• THE INPUT
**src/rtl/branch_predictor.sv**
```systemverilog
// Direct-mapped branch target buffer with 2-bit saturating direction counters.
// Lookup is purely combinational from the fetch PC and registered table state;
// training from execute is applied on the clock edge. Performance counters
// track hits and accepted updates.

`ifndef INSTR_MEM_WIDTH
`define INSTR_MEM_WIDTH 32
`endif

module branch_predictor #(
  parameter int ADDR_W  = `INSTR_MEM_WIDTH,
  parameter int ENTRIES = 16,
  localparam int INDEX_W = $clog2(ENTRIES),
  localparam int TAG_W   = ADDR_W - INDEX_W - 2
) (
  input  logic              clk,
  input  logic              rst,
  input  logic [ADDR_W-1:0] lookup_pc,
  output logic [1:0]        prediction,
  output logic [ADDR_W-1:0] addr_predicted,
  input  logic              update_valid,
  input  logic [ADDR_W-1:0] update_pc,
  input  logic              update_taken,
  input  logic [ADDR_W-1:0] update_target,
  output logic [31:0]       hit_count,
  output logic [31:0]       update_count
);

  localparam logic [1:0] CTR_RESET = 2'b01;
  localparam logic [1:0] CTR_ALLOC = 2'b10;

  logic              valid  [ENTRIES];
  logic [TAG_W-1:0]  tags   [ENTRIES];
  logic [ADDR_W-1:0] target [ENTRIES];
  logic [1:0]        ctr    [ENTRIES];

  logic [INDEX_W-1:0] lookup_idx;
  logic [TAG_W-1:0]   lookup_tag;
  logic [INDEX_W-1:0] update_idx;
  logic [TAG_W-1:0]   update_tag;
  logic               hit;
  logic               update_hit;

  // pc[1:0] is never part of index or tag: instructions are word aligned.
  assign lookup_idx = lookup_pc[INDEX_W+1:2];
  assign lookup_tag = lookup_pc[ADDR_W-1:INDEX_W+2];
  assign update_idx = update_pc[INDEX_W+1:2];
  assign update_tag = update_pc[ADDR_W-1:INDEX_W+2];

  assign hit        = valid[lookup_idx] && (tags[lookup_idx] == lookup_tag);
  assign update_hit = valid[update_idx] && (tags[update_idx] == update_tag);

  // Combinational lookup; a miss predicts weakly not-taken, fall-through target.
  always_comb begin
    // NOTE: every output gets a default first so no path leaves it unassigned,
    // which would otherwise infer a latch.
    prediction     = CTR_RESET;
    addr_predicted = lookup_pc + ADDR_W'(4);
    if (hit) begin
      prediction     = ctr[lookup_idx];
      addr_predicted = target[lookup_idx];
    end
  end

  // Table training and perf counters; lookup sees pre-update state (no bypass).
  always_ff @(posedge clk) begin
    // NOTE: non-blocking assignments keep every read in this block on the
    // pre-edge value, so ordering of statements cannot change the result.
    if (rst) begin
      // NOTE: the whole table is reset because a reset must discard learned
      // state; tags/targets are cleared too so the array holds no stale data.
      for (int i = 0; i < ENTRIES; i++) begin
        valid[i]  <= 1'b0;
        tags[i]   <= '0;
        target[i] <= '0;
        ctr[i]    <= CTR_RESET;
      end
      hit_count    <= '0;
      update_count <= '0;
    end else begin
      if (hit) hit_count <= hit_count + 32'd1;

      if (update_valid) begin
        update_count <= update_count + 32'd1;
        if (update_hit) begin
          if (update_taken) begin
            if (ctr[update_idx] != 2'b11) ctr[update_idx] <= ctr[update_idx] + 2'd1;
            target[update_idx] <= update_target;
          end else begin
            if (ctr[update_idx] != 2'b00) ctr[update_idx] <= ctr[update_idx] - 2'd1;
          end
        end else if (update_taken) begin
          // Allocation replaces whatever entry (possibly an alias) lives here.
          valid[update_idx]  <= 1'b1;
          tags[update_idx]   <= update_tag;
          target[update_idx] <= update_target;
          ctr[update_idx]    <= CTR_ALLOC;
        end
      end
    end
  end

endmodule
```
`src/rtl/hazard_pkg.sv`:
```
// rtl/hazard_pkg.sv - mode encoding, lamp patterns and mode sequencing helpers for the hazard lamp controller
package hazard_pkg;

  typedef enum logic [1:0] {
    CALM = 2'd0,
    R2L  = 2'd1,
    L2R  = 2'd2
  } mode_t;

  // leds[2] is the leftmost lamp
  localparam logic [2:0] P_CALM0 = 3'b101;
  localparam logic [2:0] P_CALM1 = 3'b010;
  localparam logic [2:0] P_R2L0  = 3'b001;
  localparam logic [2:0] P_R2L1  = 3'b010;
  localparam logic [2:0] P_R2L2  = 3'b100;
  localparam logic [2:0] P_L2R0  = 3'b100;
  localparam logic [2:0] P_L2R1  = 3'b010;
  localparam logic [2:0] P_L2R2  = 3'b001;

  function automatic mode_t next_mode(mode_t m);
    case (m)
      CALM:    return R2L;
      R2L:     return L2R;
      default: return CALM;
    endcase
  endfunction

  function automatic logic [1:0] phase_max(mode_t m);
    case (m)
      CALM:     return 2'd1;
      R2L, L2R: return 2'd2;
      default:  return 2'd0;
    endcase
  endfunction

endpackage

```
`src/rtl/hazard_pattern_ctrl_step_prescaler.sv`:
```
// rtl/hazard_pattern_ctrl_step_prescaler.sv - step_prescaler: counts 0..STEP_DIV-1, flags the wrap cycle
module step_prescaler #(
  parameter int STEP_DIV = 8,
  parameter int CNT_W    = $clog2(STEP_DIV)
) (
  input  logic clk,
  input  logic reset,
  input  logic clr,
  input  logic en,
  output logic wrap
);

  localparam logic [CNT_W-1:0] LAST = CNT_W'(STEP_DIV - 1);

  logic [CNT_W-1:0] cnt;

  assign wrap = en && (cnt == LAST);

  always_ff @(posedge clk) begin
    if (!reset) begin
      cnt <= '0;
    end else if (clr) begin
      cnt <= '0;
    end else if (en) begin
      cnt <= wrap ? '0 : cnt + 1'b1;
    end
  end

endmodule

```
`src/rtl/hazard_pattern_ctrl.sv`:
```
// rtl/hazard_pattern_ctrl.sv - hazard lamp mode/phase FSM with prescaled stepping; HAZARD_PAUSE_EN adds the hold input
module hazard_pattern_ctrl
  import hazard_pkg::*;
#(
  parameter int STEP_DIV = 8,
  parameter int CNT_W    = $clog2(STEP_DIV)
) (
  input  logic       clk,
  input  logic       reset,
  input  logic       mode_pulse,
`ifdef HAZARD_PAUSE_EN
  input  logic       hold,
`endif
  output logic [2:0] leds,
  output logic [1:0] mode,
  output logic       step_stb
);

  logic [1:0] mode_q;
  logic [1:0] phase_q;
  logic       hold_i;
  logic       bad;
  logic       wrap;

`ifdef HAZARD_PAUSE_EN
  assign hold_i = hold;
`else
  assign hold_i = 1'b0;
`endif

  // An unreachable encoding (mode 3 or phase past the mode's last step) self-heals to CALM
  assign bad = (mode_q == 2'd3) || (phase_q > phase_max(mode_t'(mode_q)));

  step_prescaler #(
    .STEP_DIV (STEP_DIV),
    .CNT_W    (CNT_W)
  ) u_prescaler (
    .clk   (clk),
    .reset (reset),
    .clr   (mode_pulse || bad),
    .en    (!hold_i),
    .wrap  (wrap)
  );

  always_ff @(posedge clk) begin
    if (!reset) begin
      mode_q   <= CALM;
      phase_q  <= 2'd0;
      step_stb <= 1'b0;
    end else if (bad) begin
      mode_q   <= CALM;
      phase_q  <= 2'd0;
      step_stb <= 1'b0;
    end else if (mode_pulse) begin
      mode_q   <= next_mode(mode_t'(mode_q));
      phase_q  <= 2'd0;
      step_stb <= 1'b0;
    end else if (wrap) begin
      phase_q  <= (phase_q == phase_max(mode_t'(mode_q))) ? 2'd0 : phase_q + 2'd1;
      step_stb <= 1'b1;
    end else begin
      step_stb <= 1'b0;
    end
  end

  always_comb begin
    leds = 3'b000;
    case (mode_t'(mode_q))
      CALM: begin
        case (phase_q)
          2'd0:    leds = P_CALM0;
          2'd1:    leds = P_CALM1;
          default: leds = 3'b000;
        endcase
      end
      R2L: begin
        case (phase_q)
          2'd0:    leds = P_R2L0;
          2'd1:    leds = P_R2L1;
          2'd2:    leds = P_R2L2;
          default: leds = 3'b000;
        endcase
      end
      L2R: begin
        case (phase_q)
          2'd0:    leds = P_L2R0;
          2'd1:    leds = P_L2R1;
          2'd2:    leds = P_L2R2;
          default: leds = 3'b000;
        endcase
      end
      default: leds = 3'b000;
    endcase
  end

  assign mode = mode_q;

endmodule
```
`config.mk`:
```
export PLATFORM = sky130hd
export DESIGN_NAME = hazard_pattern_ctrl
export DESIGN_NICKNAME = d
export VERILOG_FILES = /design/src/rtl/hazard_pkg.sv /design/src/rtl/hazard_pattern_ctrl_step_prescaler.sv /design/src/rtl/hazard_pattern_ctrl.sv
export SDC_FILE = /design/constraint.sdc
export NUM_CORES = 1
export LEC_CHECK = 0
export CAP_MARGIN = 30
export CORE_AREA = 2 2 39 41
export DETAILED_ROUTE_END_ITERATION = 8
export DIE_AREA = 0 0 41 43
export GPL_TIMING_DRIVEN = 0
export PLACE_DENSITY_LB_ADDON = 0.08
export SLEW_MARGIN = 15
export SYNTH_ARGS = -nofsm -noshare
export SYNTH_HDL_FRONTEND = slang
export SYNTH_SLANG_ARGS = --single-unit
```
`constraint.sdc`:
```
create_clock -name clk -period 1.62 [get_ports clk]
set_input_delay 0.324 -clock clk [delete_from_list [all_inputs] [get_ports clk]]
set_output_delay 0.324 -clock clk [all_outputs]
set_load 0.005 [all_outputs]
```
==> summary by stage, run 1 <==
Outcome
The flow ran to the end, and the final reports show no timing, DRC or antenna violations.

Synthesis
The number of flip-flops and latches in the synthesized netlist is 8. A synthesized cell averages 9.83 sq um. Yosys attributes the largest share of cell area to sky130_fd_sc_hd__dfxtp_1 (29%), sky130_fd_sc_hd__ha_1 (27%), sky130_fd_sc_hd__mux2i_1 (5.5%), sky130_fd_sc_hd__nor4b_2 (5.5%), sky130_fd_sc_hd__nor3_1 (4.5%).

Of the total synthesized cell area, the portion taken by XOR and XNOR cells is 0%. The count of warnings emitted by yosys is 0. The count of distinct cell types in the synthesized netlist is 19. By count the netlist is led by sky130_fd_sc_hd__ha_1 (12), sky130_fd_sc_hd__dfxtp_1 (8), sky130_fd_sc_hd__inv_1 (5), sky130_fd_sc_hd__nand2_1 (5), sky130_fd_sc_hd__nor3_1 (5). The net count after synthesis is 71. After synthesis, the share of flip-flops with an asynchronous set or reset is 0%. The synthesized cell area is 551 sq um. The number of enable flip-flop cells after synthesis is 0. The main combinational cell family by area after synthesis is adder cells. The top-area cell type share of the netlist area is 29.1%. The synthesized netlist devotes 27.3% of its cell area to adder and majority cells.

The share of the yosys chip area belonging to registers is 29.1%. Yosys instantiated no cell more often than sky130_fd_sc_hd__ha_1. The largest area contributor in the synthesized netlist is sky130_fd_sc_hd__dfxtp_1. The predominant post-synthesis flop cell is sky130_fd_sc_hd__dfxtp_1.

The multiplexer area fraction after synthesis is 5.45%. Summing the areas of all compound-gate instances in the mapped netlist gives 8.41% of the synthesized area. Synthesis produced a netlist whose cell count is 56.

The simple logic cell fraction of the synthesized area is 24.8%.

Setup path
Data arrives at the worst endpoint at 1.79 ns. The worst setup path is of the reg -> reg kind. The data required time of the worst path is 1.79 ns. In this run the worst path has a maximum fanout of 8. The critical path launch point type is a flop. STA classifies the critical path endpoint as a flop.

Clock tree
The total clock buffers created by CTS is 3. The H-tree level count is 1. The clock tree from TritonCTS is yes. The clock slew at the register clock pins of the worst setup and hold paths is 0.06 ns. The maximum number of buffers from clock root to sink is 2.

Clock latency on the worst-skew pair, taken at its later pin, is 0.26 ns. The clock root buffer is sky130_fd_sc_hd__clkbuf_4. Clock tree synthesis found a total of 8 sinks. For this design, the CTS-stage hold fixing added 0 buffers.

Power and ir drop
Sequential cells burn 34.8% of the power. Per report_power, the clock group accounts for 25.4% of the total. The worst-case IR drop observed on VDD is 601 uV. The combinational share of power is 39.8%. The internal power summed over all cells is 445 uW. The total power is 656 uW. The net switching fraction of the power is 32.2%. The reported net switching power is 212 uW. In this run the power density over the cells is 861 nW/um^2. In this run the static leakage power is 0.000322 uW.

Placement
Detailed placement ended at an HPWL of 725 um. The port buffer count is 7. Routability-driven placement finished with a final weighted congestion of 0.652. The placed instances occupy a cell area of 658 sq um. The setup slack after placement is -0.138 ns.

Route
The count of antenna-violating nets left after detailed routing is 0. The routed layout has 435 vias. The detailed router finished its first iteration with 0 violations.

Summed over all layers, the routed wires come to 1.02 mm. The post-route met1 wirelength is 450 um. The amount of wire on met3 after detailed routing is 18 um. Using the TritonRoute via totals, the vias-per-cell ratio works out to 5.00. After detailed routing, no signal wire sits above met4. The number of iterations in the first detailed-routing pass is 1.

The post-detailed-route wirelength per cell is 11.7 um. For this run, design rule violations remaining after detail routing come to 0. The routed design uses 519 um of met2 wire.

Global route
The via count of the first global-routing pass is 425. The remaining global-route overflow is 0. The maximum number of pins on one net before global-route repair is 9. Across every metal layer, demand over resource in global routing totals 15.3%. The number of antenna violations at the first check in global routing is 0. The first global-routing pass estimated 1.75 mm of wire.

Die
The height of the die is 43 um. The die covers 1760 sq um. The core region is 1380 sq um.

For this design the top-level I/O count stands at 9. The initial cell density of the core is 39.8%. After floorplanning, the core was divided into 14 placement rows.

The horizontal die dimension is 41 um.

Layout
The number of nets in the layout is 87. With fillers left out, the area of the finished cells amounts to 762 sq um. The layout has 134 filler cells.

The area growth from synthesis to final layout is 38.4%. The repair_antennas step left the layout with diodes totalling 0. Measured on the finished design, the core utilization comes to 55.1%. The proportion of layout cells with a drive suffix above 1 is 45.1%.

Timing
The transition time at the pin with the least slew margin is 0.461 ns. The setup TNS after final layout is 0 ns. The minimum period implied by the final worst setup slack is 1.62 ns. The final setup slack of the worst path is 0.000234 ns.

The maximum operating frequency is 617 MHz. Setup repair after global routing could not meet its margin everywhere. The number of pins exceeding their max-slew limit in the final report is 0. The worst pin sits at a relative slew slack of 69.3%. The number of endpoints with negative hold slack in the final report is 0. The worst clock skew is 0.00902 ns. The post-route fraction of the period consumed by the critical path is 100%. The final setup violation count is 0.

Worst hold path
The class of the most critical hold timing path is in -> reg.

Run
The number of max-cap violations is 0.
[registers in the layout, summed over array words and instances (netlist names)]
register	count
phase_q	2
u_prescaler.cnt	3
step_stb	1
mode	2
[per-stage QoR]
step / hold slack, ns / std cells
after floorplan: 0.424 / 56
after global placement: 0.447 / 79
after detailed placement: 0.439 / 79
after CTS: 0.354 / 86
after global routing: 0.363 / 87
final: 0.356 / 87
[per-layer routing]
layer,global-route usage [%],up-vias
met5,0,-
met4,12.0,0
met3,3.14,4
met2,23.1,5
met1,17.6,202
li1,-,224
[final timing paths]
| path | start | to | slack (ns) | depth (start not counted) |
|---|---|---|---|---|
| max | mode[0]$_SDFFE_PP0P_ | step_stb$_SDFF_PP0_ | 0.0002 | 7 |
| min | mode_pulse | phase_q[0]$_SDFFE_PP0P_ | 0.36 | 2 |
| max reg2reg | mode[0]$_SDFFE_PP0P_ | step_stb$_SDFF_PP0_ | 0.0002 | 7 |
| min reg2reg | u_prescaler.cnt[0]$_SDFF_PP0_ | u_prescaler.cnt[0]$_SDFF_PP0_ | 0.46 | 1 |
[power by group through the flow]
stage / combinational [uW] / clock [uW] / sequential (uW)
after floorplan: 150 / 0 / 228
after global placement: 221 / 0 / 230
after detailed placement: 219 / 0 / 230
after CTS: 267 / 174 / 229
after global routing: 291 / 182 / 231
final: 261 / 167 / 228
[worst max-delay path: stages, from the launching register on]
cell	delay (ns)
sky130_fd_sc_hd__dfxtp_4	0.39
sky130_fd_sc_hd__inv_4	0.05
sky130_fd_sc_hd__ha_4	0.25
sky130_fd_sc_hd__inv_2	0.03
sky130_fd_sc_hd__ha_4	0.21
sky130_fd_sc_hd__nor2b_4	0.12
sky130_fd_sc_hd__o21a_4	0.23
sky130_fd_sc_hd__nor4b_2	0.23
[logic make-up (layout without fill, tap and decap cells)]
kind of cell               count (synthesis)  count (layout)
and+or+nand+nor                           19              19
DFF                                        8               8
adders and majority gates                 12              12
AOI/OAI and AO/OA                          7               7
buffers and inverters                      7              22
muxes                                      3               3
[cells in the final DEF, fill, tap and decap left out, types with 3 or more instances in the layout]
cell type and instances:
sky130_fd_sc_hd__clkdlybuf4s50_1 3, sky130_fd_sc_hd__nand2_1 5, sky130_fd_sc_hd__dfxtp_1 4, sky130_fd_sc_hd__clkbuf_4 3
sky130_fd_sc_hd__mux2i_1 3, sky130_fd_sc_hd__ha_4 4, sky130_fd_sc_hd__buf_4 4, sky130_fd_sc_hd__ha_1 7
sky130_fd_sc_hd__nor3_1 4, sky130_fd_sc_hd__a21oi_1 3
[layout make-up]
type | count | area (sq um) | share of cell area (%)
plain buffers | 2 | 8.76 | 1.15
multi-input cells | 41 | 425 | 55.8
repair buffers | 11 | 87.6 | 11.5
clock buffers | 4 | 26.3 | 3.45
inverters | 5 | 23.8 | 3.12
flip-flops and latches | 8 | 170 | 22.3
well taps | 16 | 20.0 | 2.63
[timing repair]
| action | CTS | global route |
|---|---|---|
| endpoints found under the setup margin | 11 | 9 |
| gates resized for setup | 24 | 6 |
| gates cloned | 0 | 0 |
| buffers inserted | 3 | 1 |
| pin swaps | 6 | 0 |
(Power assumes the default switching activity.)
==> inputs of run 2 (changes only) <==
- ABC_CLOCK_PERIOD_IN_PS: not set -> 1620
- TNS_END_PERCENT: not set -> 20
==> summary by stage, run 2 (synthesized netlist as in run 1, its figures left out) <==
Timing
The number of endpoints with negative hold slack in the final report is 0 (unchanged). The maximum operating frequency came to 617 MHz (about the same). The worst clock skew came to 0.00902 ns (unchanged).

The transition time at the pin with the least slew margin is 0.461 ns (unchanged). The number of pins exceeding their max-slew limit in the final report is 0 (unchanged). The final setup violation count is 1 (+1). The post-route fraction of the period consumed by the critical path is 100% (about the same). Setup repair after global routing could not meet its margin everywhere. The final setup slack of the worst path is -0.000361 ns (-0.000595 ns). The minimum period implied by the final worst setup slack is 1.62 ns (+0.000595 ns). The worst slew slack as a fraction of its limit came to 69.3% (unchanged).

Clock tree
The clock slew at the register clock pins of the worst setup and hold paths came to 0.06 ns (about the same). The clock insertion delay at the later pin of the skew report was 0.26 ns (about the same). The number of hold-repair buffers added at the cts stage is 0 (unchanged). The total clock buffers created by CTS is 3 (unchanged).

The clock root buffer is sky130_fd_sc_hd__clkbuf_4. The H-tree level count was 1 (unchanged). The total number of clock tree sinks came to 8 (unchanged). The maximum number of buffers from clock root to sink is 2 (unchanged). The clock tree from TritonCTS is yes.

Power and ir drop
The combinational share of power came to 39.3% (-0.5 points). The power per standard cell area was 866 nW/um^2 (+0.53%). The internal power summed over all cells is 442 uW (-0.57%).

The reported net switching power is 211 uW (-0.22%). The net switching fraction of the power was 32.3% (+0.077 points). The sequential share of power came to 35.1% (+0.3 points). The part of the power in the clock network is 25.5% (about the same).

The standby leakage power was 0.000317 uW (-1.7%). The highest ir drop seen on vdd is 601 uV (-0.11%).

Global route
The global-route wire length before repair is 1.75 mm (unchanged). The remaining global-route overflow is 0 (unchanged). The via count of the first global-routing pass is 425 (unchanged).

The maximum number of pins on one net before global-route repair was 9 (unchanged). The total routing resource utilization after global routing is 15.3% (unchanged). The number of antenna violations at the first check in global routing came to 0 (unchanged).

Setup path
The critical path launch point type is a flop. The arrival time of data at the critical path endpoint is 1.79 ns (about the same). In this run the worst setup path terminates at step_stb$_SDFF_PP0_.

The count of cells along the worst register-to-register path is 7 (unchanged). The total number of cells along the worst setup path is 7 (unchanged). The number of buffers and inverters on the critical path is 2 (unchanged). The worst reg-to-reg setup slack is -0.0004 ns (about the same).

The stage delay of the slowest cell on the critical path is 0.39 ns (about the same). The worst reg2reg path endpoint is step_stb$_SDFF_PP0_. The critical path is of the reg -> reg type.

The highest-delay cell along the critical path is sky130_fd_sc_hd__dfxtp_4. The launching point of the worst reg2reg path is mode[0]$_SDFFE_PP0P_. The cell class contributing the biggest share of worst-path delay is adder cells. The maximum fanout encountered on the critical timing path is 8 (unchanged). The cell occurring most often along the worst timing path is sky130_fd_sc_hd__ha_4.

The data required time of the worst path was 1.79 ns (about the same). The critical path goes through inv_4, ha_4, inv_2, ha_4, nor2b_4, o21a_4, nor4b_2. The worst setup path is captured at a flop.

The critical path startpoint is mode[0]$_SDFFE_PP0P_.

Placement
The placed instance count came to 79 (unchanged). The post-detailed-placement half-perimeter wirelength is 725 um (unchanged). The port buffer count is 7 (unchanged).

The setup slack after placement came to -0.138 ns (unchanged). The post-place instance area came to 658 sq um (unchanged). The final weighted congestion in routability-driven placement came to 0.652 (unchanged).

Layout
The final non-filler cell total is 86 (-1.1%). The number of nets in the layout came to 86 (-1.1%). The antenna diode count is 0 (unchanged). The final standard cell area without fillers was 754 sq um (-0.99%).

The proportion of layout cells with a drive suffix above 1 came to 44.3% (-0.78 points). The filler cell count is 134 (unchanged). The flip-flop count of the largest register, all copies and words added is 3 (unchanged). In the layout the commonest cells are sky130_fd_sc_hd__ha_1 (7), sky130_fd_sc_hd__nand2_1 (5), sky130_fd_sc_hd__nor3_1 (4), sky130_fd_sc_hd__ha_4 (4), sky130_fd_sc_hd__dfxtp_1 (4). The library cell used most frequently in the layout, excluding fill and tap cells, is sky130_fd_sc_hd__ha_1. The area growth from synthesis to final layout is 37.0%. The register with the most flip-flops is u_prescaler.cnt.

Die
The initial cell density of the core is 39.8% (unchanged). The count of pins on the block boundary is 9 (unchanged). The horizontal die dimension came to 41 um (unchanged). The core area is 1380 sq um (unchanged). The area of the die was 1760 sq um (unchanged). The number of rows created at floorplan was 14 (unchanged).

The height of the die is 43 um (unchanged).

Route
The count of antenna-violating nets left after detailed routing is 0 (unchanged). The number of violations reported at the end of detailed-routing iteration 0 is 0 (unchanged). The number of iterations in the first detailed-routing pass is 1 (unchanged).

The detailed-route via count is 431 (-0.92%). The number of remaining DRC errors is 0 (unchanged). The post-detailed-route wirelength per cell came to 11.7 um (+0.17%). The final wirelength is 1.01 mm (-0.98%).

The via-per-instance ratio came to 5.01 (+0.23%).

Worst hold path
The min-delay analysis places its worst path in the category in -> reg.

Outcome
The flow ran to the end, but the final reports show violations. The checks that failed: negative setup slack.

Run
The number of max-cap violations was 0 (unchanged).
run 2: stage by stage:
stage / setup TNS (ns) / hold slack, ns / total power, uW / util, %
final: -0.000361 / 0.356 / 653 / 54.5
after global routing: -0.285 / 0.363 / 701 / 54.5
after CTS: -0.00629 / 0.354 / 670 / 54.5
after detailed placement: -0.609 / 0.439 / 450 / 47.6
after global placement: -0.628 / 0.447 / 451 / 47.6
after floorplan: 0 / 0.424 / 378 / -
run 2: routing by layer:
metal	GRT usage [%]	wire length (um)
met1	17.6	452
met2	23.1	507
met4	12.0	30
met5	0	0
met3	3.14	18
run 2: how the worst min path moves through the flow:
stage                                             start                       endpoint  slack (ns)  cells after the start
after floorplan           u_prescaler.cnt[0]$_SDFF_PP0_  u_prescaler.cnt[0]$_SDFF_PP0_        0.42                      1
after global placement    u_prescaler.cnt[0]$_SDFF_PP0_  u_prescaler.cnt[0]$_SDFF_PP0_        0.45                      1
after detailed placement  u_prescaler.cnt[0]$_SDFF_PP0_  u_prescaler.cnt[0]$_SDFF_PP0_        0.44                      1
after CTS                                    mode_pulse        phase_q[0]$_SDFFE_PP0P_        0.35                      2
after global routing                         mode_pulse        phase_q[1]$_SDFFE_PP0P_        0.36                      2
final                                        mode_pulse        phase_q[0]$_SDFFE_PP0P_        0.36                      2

• ACTIVITY
When the entries above show the word "fillers" in a line, copy that line out.

• RESPONSE BOX
The number of nets in the layout is 87. With fillers left out, the area of the finished cells amounts to 762 sq um. The layout has 134 filler cells.
The final non-filler cell total is 86 (-1.1%). The number of nets in the layout came to 86 (-1.1%). The antenna diode count is 0 (unchanged). The final standard cell area without fillers was 754 sq um (-0.99%).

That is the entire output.